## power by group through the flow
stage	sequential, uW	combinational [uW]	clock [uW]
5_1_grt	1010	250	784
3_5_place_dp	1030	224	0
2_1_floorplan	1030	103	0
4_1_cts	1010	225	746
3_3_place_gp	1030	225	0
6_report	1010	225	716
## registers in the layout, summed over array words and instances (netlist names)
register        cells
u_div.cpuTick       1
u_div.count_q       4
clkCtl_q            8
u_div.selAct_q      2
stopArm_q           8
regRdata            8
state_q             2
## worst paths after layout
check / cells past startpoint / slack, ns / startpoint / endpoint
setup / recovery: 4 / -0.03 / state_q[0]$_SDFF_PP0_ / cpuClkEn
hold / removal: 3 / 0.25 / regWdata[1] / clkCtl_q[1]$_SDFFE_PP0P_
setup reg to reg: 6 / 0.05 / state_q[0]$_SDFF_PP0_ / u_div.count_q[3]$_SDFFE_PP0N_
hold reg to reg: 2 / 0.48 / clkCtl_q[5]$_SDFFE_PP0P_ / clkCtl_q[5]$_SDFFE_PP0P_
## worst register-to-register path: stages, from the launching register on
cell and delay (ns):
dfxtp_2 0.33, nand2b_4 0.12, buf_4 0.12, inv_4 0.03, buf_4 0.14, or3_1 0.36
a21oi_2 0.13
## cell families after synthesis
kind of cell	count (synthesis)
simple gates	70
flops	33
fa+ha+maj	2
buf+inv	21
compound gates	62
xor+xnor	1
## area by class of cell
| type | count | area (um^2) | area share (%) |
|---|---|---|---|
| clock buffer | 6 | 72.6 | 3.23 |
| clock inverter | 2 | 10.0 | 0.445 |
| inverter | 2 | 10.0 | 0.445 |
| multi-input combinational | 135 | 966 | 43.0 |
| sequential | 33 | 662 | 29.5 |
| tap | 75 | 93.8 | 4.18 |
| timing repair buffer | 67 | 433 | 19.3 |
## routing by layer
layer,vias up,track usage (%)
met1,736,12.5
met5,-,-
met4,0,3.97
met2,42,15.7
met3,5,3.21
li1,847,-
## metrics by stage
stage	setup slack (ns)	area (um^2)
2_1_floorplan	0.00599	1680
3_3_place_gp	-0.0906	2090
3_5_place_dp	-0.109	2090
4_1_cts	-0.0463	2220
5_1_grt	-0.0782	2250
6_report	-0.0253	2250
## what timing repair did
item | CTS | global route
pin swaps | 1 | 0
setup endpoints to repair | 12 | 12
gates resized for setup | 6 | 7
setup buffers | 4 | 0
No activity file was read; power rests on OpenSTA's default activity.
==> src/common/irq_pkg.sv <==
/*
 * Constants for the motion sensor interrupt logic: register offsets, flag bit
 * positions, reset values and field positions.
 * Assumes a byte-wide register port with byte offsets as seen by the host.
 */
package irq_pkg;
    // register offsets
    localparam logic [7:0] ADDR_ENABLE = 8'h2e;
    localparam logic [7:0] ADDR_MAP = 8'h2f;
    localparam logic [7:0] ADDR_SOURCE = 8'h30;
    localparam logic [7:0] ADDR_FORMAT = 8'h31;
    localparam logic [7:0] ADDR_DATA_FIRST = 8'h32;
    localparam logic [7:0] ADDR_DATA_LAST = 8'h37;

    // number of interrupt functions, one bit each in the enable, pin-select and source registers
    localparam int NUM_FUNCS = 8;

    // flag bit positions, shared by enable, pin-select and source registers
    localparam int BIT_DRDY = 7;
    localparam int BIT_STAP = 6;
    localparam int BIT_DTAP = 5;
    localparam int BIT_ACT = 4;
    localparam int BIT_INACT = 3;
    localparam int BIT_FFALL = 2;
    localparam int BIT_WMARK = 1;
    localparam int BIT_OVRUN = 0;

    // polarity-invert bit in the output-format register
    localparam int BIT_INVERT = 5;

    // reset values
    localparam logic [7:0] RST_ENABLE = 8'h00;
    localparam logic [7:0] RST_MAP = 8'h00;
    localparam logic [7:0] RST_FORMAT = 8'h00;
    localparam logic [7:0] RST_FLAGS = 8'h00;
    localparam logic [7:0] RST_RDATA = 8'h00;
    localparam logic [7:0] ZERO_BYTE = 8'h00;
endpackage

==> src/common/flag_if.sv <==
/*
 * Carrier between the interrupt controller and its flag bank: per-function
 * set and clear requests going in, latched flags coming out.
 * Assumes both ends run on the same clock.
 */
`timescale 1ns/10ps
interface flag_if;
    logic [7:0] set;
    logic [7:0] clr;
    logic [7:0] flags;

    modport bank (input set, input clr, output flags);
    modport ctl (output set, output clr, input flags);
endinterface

* * *

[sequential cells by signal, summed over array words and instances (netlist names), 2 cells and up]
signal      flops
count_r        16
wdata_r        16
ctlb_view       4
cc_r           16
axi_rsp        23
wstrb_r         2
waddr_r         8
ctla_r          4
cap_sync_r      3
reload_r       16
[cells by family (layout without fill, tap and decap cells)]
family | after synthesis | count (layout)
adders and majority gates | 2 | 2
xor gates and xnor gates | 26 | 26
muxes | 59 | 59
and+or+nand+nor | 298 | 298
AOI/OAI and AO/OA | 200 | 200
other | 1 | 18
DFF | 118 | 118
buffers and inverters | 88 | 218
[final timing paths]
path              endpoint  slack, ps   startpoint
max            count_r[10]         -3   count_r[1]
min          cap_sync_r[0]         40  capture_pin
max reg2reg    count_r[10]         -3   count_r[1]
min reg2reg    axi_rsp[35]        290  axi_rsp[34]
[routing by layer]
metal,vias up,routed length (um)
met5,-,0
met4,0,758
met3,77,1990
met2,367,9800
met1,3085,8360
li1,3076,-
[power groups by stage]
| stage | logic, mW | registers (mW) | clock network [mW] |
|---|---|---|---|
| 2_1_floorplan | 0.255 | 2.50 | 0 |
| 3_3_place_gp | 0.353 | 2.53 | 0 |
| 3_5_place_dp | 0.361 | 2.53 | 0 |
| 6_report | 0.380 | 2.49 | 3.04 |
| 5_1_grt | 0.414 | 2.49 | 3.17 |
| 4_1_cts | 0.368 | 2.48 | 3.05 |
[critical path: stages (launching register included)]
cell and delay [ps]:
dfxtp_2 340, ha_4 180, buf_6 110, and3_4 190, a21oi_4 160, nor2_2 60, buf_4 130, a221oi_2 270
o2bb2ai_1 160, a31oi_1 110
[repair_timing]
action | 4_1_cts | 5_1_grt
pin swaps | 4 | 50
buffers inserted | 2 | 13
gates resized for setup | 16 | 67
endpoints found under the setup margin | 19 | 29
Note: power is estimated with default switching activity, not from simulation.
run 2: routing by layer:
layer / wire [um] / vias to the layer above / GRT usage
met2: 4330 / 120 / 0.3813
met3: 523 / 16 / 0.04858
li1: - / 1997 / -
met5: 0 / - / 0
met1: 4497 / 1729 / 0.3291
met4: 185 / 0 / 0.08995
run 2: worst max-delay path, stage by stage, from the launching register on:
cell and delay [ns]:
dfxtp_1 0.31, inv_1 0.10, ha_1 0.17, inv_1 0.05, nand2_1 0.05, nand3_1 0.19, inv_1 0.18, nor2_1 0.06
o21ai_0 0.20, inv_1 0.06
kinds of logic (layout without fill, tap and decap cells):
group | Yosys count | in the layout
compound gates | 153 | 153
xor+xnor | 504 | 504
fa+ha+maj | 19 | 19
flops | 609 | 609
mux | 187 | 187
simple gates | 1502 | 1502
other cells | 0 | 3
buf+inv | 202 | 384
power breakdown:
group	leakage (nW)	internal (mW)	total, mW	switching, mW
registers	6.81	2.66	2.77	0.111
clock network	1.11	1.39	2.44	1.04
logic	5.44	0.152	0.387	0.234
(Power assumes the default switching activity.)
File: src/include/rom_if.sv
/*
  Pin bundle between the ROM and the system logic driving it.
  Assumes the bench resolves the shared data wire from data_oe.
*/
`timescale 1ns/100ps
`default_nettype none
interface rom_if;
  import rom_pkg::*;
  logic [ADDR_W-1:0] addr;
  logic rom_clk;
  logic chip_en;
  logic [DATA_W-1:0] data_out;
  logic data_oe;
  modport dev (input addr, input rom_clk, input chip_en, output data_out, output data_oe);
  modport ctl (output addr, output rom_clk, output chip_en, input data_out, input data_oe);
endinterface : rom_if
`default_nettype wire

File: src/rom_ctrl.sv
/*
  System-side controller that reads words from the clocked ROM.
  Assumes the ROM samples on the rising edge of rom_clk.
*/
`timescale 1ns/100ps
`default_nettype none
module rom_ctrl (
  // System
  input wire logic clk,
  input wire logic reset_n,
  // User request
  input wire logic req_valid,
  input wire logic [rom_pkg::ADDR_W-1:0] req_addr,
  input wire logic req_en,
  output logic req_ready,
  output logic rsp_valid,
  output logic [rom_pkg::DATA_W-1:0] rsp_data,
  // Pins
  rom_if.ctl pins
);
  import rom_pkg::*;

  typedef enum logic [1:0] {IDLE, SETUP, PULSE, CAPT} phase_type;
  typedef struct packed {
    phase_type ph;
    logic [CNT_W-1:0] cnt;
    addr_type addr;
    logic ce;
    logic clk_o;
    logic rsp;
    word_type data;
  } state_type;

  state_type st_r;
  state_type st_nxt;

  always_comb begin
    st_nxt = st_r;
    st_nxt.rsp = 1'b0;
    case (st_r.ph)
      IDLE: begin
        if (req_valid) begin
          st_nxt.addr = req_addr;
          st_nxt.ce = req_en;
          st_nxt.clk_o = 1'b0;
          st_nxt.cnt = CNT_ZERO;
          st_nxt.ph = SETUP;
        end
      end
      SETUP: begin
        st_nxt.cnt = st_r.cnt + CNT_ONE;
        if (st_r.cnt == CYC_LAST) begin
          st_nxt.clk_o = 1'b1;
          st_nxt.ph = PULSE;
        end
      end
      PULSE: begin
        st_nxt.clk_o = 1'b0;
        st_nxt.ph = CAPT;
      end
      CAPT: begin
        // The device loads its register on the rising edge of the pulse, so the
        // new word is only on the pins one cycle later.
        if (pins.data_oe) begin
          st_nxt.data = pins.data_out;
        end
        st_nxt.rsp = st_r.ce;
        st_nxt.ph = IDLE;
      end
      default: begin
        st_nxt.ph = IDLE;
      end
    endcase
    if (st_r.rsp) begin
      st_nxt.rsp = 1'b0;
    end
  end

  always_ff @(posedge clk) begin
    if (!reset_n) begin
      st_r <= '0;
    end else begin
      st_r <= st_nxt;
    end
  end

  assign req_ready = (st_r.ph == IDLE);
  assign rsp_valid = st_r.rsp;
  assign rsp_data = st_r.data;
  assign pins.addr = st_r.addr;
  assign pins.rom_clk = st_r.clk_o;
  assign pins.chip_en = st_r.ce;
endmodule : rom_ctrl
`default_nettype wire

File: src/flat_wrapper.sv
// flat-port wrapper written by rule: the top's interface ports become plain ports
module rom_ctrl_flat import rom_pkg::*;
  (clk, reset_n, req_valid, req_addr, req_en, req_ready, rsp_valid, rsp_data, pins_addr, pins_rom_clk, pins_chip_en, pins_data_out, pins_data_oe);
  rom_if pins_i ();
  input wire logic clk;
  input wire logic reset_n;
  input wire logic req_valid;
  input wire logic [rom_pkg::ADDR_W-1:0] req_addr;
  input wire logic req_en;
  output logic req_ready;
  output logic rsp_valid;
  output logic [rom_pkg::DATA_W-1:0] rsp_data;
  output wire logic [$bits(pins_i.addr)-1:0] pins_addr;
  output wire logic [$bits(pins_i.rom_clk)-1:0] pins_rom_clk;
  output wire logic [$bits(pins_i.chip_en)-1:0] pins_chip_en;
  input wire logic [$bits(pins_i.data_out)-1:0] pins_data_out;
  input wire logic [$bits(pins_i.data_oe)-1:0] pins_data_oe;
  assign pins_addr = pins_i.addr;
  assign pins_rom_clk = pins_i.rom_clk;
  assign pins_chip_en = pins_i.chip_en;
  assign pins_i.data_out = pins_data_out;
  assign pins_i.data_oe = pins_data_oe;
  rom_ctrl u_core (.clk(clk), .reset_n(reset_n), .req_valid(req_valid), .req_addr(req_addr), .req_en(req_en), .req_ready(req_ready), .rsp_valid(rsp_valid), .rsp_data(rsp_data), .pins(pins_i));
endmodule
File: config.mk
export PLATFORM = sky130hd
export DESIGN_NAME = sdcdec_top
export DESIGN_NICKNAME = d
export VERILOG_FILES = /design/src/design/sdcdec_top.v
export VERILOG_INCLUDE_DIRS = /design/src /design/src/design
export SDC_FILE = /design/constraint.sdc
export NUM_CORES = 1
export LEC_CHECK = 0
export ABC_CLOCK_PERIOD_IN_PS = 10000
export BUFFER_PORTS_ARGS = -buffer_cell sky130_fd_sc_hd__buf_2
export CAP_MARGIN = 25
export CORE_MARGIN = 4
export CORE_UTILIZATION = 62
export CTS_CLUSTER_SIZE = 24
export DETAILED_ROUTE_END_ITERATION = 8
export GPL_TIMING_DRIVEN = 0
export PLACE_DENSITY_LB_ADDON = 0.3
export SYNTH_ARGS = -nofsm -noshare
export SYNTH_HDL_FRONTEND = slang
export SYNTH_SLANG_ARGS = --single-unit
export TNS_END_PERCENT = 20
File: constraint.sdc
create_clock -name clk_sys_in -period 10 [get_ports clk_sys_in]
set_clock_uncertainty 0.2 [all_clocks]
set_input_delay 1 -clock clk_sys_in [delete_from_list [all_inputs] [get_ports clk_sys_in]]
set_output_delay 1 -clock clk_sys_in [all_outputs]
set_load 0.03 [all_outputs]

# What the exercise asks
Would you quote everything above from the line containing "[power groups by stage]" down to the line containing "2.49 | 3.17 |"? Include both of those lines and nothing else.

# Written reply
[power groups by stage]
| stage | logic, mW | registers (mW) | clock network [mW] |
|---|---|---|---|
| 2_1_floorplan | 0.255 | 2.50 | 0 |
| 3_3_place_gp | 0.353 | 2.53 | 0 |
| 3_5_place_dp | 0.361 | 2.53 | 0 |
| 6_report | 0.380 | 2.49 | 3.04 |
| 5_1_grt | 0.414 | 2.49 | 3.17 |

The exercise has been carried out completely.